What you need to do
Only those lines in the data below from the line containing "localparam logic [EXC_W-1:0] EXC_NONE" through the line containing "logic [4:0] imm_lo;", both included, should be restated word for word.
==== Stored data ====
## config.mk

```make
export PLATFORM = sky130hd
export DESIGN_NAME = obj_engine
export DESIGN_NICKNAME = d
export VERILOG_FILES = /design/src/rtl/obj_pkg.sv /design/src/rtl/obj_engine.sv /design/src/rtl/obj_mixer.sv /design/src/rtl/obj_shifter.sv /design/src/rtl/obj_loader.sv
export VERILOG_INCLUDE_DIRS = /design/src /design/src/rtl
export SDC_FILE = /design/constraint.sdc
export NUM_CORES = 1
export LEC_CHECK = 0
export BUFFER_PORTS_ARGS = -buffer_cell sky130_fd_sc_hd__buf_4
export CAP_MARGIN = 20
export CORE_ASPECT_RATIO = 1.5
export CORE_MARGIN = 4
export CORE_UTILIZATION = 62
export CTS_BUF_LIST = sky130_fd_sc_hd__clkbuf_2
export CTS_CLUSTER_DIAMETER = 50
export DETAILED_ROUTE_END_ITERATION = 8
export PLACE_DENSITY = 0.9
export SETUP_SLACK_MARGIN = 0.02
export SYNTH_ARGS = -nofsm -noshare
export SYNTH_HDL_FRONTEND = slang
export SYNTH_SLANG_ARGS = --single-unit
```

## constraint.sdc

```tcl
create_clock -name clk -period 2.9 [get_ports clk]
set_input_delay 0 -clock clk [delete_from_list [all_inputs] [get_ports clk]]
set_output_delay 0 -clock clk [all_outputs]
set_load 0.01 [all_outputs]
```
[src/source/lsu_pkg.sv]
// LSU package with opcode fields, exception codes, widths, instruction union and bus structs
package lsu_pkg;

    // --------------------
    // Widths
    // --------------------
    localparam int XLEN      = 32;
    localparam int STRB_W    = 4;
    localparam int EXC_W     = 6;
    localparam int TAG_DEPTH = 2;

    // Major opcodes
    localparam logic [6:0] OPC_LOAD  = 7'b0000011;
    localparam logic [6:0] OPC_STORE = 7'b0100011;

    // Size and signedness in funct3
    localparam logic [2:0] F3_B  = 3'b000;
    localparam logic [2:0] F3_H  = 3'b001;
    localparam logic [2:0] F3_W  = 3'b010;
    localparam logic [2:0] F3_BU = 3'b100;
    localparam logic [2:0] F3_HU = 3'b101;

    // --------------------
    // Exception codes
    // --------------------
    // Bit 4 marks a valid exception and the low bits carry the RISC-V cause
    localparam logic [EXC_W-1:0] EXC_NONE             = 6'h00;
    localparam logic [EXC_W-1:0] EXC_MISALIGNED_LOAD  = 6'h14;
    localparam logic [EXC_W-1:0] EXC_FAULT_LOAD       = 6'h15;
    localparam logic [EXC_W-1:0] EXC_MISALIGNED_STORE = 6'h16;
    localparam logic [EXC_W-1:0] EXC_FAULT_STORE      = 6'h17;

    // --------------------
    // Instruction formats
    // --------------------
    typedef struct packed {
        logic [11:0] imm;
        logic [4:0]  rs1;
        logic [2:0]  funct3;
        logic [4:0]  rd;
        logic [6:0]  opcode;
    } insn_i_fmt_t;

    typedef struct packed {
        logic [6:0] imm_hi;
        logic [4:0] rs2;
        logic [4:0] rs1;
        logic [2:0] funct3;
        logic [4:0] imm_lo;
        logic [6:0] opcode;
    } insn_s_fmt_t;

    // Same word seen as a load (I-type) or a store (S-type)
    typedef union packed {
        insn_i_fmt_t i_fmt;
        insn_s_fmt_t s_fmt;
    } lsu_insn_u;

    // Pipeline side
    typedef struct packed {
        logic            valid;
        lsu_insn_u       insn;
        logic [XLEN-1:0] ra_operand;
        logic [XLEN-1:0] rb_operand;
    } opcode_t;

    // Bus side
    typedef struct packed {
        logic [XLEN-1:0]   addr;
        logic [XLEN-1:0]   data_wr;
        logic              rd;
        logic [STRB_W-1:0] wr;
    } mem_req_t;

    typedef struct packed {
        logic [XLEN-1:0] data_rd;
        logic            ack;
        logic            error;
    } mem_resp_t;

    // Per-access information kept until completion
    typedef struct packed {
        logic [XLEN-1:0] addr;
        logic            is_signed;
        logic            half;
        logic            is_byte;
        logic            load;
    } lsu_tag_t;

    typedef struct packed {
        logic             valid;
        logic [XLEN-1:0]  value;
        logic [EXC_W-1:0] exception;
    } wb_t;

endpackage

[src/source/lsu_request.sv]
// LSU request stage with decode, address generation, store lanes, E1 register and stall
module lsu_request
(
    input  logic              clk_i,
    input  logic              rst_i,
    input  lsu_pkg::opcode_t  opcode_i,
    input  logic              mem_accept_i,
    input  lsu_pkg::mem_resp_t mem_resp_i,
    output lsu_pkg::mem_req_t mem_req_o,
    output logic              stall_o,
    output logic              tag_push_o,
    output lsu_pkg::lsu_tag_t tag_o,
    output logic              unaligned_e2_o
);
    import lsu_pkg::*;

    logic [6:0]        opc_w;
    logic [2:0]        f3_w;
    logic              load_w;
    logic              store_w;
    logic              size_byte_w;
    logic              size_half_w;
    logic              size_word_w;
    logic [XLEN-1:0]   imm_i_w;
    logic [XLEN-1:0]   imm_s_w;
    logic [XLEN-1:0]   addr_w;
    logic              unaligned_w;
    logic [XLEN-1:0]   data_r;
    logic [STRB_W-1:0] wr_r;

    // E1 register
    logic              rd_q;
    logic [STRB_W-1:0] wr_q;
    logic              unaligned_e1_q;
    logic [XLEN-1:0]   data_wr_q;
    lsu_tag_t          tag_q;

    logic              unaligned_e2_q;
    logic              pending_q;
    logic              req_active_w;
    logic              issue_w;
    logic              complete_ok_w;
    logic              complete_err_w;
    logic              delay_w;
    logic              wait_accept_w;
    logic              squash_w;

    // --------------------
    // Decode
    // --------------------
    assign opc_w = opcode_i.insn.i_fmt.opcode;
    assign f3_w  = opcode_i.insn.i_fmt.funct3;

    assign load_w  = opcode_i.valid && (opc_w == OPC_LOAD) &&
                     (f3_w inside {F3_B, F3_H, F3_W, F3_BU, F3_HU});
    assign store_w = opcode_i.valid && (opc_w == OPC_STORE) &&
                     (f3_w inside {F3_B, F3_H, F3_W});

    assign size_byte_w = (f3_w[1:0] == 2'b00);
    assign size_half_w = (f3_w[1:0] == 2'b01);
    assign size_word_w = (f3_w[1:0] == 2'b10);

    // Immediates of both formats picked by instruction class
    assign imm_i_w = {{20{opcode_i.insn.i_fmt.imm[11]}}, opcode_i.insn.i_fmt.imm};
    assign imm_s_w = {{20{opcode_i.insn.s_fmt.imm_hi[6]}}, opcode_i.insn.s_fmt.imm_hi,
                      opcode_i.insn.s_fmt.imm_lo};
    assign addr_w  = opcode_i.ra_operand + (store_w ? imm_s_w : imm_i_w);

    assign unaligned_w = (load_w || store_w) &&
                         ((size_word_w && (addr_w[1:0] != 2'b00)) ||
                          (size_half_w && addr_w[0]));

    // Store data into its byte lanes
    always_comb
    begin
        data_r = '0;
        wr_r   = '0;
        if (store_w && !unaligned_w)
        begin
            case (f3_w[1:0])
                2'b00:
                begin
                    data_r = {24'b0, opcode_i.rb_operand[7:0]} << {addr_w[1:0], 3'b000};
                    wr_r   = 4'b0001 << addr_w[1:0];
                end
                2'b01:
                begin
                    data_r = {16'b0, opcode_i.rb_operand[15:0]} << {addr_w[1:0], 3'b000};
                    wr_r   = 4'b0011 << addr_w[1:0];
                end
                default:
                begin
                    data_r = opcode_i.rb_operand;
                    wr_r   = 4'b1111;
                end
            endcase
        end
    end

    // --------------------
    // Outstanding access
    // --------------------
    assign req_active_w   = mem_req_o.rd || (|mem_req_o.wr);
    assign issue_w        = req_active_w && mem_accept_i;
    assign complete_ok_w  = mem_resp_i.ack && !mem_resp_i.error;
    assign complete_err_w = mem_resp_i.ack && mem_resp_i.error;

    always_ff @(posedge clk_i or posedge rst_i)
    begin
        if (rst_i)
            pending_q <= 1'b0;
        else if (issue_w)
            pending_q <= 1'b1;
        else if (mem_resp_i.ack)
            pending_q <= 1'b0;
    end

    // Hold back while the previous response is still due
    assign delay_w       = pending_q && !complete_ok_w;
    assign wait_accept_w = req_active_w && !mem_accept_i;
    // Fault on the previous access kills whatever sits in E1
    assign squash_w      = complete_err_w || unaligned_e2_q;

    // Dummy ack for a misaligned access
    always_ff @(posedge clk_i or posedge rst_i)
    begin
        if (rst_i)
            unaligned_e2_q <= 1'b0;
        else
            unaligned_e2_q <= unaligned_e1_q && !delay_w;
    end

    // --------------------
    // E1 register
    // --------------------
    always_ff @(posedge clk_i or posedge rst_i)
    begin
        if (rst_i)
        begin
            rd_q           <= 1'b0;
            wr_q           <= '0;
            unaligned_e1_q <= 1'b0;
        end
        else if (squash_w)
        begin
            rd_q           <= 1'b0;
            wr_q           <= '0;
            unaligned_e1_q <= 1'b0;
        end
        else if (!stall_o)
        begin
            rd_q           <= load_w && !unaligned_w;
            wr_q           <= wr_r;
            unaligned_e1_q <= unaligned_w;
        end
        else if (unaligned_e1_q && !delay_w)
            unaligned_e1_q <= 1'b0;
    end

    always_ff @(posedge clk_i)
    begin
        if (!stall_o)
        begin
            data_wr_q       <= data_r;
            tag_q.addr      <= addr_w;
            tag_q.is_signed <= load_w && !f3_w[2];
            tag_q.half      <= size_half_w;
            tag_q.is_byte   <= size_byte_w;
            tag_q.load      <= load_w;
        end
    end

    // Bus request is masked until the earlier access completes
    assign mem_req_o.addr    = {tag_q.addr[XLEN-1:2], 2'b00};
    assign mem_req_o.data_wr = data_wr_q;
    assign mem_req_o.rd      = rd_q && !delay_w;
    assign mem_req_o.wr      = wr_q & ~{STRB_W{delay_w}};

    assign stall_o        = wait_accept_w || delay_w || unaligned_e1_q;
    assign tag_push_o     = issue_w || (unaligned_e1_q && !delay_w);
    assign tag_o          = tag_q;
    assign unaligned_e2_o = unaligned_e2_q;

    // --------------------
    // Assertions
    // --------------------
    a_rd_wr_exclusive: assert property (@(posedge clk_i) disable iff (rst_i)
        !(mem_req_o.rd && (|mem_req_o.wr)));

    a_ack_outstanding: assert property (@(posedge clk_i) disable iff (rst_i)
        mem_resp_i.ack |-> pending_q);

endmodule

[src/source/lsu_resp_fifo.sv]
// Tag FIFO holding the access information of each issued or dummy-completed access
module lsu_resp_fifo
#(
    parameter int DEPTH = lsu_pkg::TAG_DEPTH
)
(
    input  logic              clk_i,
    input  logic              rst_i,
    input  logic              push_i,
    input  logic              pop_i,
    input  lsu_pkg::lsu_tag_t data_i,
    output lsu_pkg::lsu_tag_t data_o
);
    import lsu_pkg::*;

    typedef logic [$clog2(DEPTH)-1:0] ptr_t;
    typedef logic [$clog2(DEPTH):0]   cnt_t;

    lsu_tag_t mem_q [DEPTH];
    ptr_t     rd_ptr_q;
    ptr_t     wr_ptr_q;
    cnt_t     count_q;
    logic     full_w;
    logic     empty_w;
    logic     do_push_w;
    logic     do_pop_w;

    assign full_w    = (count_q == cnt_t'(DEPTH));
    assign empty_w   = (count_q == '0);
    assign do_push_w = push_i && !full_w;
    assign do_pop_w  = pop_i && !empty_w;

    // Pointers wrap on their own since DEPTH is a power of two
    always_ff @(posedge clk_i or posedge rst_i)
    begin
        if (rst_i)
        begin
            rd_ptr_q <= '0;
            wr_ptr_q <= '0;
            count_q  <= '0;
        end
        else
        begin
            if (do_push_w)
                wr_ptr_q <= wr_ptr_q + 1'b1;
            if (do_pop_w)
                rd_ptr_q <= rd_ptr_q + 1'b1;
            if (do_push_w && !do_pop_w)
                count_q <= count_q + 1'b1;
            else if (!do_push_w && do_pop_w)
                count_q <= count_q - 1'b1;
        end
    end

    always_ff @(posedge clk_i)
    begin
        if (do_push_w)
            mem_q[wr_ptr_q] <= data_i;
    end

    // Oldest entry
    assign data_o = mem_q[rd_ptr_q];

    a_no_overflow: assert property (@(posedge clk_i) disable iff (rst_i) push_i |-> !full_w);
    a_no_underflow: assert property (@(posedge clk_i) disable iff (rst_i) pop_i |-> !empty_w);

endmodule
====
Answer space
    localparam logic [EXC_W-1:0] EXC_NONE             = 6'h00;
    localparam logic [EXC_W-1:0] EXC_MISALIGNED_LOAD  = 6'h14;
    localparam logic [EXC_W-1:0] EXC_FAULT_LOAD       = 6'h15;
    localparam logic [EXC_W-1:0] EXC_MISALIGNED_STORE = 6'h16;
    localparam logic [EXC_W-1:0] EXC_FAULT_STORE      = 6'h17;

    // --------------------
    // Instruction formats
    // --------------------
    typedef struct packed {
        logic [11:0] imm;
        logic [4:0]  rs1;
        logic [2:0]  funct3;
        logic [4:0]  rd;
        logic [6:0]  opcode;
    } insn_i_fmt_t;

    typedef struct packed {
        logic [6:0] imm_hi;
        logic [4:0] rs2;
        logic [4:0] rs1;
        logic [2:0] funct3;
        logic [4:0] imm_lo;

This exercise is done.